Bundesliga
To change the way a footballing position is perceived, you need tactical intelligence to interpret a new role and technical ability to execute its demands. Step forward Bayern Munich star Jerome Boateng.
Traditional schools of defending glorified a player for exactly that: defending. Think back to Bobby Moore’s tackle on Pele at the 1970 FIFA World Cup, or the likes of Franco Baresi, Paolo Maldini or, more recently, Carles Puyol. There have been some notable exceptions: Franz Beckenbauer practically invented the attacking sweeper role, and Frank de Boer was a centre-back with a more accurate left foot than many of his attacking team-mates.
Yet few have incorporated so many different attributes, both in a defensive and attacking sense, into the role of centre-back than Boateng. As adept at keeping the ball out of his net as he is at beginning attacks at the other end, he has been called the quarterback of the soccer field, and it is a fitting description indeed.
Watch: Jerome Boateng - one of the Bundesliga's best
First, picture the role of the quarterback on an American football field. He has an overview of the field when the ball is hiked; he receives it under pressure and must stay calm, evaluate his options and play a short or long pass to retain possession and gain territory, or he can run with the ball himself; and he must know and co-ordinate all of his team’s offensive plays.
Every one of those duties can be applied to how Boateng is used in an attacking sense for Bayern. He is one of the world’s best when it comes to Spielaufbau – playing out from the back and launching attacks – and his accurate long passing makes him a valuable weapon against teams that seek to press and condense the midfield area.
"It's incredible to be able to open up the game like that as a centre-back," says team-mate Thomas Müller, who has been well served with Boateng’s raking long passes down the years. "He's like a quarterback, and has developed into a world-class player." Pep Guardiola, Boateng’s coach at Bayern between 2013 and 2016, added: "When it comes to build-up play, Jerome is one of the best around."
The statistics don't lie.
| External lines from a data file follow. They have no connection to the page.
===== config.mk =====
export PLATFORM = sky130hd
export DESIGN_NAME = mdu_seq
export DESIGN_NICKNAME = d
export VERILOG_FILES = /design/src/rtl/mdu_seq.sv
export SDC_FILE = /design/constraint.sdc
export NUM_CORES = 1
export LEC_CHECK = 0
export CAP_MARGIN = 20
export CORE_ASPECT_RATIO = 1.1
export CORE_MARGIN = 2
export CORE_UTILIZATION = 40
export CTS_CLUSTER_SIZE = 25
export DETAILED_ROUTE_END_ITERATION = 12
export GPL_ROUTABILITY_DRIVEN = 0
export GPL_TIMING_DRIVEN = 0
export PLACE_DENSITY = 0.73
export SYNTH_ARGS = -nofsm -noshare
export SYNTH_HDL_FRONTEND = slang
export SYNTH_SLANG_ARGS = --single-unit

===== constraint.sdc =====
create_clock -name clk_i -period 3.2 [get_ports clk_i]
set_input_delay 0.48 -clock clk_i [delete_from_list [all_inputs] [get_ports clk_i]]
set_output_delay 0.48 -clock clk_i [all_outputs]
set_load 0.02 [all_outputs]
Even in a season like 2018/19 when he slipped behind Niklas Süle and Mats Hummels in the pecking order at Bayern, Boateng still hit the mark with the most long balls per game (six). Borussia Mönchengladbach and Germany international Matthias Ginter was next in that regard on four, followed by Süle and Hummels (three). You just can't teach it.
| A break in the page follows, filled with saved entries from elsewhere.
$ cat src/rtl/batch_interpolator_pkg.sv
// Shared defaults and sample/batch types for the batch linear interpolator.
// Optional build macro used by the lanes: INTERP_SATURATE_EN (clamp instead of wrap).
package batch_interpolator_pkg;

   localparam int DEF_SAMPLE_WIDTH  = 16;
   localparam int DEF_BATCH_SAMPLES = 16;

   typedef logic signed [DEF_SAMPLE_WIDTH-1:0] sample_t;
   typedef logic [DEF_BATCH_SAMPLES-1:0][DEF_SAMPLE_WIDTH-1:0] batch_t;

endpackage

$ cat src/rtl/batch_interpolator_intrp_lane.sv
// One output lane: computes x + floor(slope * LANE_IDX) over two register stages.
// Macro INTERP_SATURATE_EN clamps the extended sum instead of wrapping it.
module batch_interpolator_intrp_lane
   import batch_interpolator_pkg::*;
#(
   parameter int SAMPLE_WIDTH = DEF_SAMPLE_WIDTH,
   parameter int BATCH_SIZE   = DEF_BATCH_SAMPLES,
   parameter int LANE_IDX     = 0
) (
   input  logic                            clk,
   input  logic                            rstn,
   input  logic signed [SAMPLE_WIDTH-1:0]   x,
   input  logic signed [2*SAMPLE_WIDTH-1:0] slope,
   output logic [SAMPLE_WIDTH-1:0]          sample
);

   localparam int IDX_WIDTH  = $clog2(BATCH_SIZE);
   localparam int PROD_WIDTH = 2*SAMPLE_WIDTH + IDX_WIDTH;
   localparam logic signed [PROD_WIDTH-1:0] IDX_C = PROD_WIDTH'(LANE_IDX);

   logic signed [SAMPLE_WIDTH-1:0] x_q;
   logic signed [PROD_WIDTH-1:0]   p_d;
   logic signed [PROD_WIDTH-1:0]   p_q;
   logic signed [PROD_WIDTH-1:0]   x_ext;
   logic [SAMPLE_WIDTH-1:0]        sample_d;

   // Constant multiplier: synthesis reduces it to a shift-add tree per lane.
   assign p_d   = PROD_WIDTH'(slope) * IDX_C;
   assign x_ext = PROD_WIDTH'(x_q);

`ifdef INTERP_SATURATE_EN
   localparam logic signed [SAMPLE_WIDTH+1:0] SAT_MAX = (SAMPLE_WIDTH+2)'((1 << (SAMPLE_WIDTH-1)) - 1);
   localparam logic signed [SAMPLE_WIDTH+1:0] SAT_MIN = -(SAMPLE_WIDTH+2)'(1 << (SAMPLE_WIDTH-1));

   logic signed [SAMPLE_WIDTH+1:0] sum;

   assign sum = (SAMPLE_WIDTH+2)'(x_ext + (p_q >>> SAMPLE_WIDTH));

   always_comb begin
      sample_d = SAMPLE_WIDTH'(sum);
      if (sum > SAT_MAX) begin
         sample_d = SAMPLE_WIDTH'(SAT_MAX);
      end else if (sum < SAT_MIN) begin
         sample_d = SAMPLE_WIDTH'(SAT_MIN);
      end
   end
`else
   // Arithmetic shift floors the fraction; truncation to the sample width wraps.
   assign sample_d = SAMPLE_WIDTH'(x_ext + (p_q >>> SAMPLE_WIDTH));
`endif

   always_ff @(posedge clk or negedge rstn) begin
      if (!rstn) begin
         x_q    <= '0;
         p_q    <= '0;
         sample <= '0;
      end else begin
         x_q    <= x;
         p_q    <= p_d;
         sample <= sample_d;
      end
   end

endmodule

$ cat src/rtl/batch_interpolator.sv
// Expands one (x, slope) point into a full batch of BATCH_SIZE linearly spaced samples,
// two-cycle latency, one batch per clock. Build macro: INTERP_SATURATE_EN.
module batch_interpolator
   import batch_interpolator_pkg::*;
#(
   parameter int SAMPLE_WIDTH = DEF_SAMPLE_WIDTH,
   parameter int BATCH_SIZE   = DEF_BATCH_SAMPLES   // >= 2, power of two
) (
   input  logic                                 clk,
   input  logic                                 rstn,
   input  logic [SAMPLE_WIDTH-1:0]              x,
   input  logic [2*SAMPLE_WIDTH-1:0]            slope,
   output logic [BATCH_SIZE*SAMPLE_WIDTH-1:0]   intrp_batch
);

   // Each lane owns its slice of the output bus, element 0 in the LSBs.
   for (genvar i = 0; i < BATCH_SIZE; i++) begin : g_lane
      batch_interpolator_intrp_lane #(
         .SAMPLE_WIDTH (SAMPLE_WIDTH),
         .BATCH_SIZE   (BATCH_SIZE),
         .LANE_IDX     (i)
      ) u_lane (
         .clk    (clk),
         .rstn   (rstn),
         .x      (x),
         .slope  (slope),
         .sample (intrp_batch[i*SAMPLE_WIDTH +: SAMPLE_WIDTH])
      );
   end

endmodule

$ cat config.mk
export PLATFORM = sky130hd
export DESIGN_NAME = batch_interpolator
export DESIGN_NICKNAME = d
export VERILOG_FILES = /design/src/rtl/batch_interpolator_pkg.sv /design/src/rtl/batch_interpolator_intrp_lane.sv /design/src/rtl/batch_interpolator.sv
export SDC_FILE = /design/constraint.sdc
export NUM_CORES = 1
export LEC_CHECK = 0
export BUFFER_PORTS_ARGS = -buffer_cell sky130_fd_sc_hd__buf_2
export CORE_ASPECT_RATIO = 1.2
export CORE_UTILIZATION = 35
export CTS_CLUSTER_SIZE = 8
export DETAILED_ROUTE_END_ITERATION = 10
export HOLD_SLACK_MARGIN = 0.12
export PLACE_DENSITY = 0.6
export SLEW_MARGIN = 15
export SYNTH_ARGS = -nofsm -noshare
export SYNTH_HDL_FRONTEND = slang
export SYNTH_SLANG_ARGS = --single-unit
$ cat constraint.sdc
create_clock -name clk -period 9.45 [get_ports clk]
set_clock_uncertainty 0.2 [all_clocks]
set_input_delay 1.89 -clock clk [delete_from_list [all_inputs] [get_ports clk]]
set_output_delay 1.89 -clock clk [all_outputs]
set_load 0.005 [all_outputs]
==> impl_metrics.toml <==
[worst_hold_path]
holdCritPathClass = "reg -> reg"

[synth]
synth_edf_count = 0
syn-cell-area_sq_um = 31200
syn-num-nets = 3820
ys_types = 63
synthFlopType = "dfrtp_1"
ys.warnings.count = 0
postSynthAreaPerCell_sq_um = 10.0
syn-instance-count = 3111
synth-async-reset-ratio_pct = 100
ys_seq_elements = 407
yosysSeqAreaShare_pct = 32.6

[layout]
fillers = 8688
multi_input_area_sq_um = 19400
syn2layout_area_growth_pct = 14.9
regArea_sq_um = 10200
final_nets = 4197
finalNonFillerCells = 4644
postLayoutCoreUtil_pct = 40.7
drive_gt1_share_pct = 11.8
design_area_sq_um = 35900

[clocking]
clkTransAtPathRegs_ps = 50
htree_levels = 2
cts_tree = "yes"
clock_latency_ps = 620
cts_sinks = 407
clockRootBuffer = "clkbuf_16"
post_cts_buffers = 0
cts_made_buffers = 57
ctsLongestPathBuffers = 3
postCtsHoldBufs = 0
cts_resized = 0

[placed_design]
dp_cells = 4578
portBuffers = 305
dp_hpwl_um = 68500
postPlaceCellArea_sq_um = 34300
dp_slack_ps = 2870
gp_congestion = 0.878

[drt]
drt-initial-drc-count = 1158
drtPass1Iterations = 9
drc = 56
detail_route.wl_per_cell_um = 18.9
post_drt_via_cell_ratio = 5.01
ant_nets = 0
postRouteWirelength_um = 87900
num_vias = 23300

[pwr]
leakagePower_nw = 17.8
power-per-cell-area_nw_per_um2 = 251
ir_drop_v = 0.000174

[die]
die_h_um = 329
io_pins = 306
dieArea_sq_um = 90400
die_x_um = 275
initial_utilization_pct = 35.5
core_area_sq_um = 88000
rows = 119

[critical_path]
path_class = "in -> reg"
path_max_fanout = 10
cp-end-kind = "flip-flop"
start_kind = "primary input"
reg2reg_slack_ps = 4880
crit_required_ps = 9750
arrival_ps = 6290

[outcome]
outcome = "finished, violations left"
violations = "DRC"

[sta]
fmax_mhz = 167
worst_slew_pin_slew_ps = 953
max_slew_margin_pct = 36.5
setup_tns_ps = 0
fin_crit_sh_pct = 63.4
period_needed_ps = 5990
fin_ws_ps = 3460
rsz0062_at_grt = "no"
finalSetupViolations = 0
drv_slew = 0
hold_violations = 0

[flow_run]
max-cap-violations = 0

[global_routing]
antenna_found_initial = 7
gr-usage-all-layers_pct = 19.5
grt_pass1_vias = 23800
grt-ovfl-total = 0
grt_pass1_wl_um = 134000
grt_max_degree = 156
So why has Boateng been able to reinvent and revolutionise the role of the centre-back with such impressive results? Simply put, it comes down to his burning desire to be the best in the world, combined with an abundance of natural talent.
Growing up as one of three footballing siblings on the streets of Berlin, Jerome was not as talented as his half-brothers Kevin-Prince and George. The oldest, George, shone for Hertha Berlin's youth sides but did not make the grade professionally, while Kevin-Prince broke into Hertha's first team as a teenager and went on to enjoy a distinguished career at Tottenham, AC Milan, Schalke and Eintracht Frankfurt, among others.
Jerome, undoubtedly the more successful of the two, took a different path, first from Hertha to Hamburg, where he established himself as one of Germany's brightest young defenders, and then to Bayern in 2011, via a one-year stint at Manchester City.
From the beginning of his time at Bayern he has played in his favoured position – central defence – having spent much of his lone season in Manchester, and his early years in the German national team, at right-back. That experience of a different position has helped him become a better central defender, however, since he can think like a full-back, anticipate his team-mates' movements and react accordingly. That ability to extract knowledge from another position even extends to forwards. "I used to be a striker so I know what they want to do," Boateng said.
Watch: Jerome Boateng can unlock defences from way down town in reality and on FIFA 19
Added to his tactical acumen is also a desire to improve his technical skills, which is perhaps best exemplified in this anecdote featuring his siblings: "They could play with their left foot too but I couldn't, so I just started training with that foot. And it paid off." And how. Right side or left, short passes or long, Boateng's use of the ball is now impeccable.
The best players use every experience and every piece of knowledge to improve and that's exactly what Boateng has done. The end result is an elite footballer whose willingness to learn, coupled with an extraordinary technique and work ethic, has allowed him to reinvent the position.
Far from simply keeping the ball out of his net, the modern defender now attacks as well, and it is players like Boateng that the next generation of footballers will idolise. Bayern's Berlin-born Baresi-Beckenbauer hybrid might be soccer's first quarterback, but he certainly won't be its last.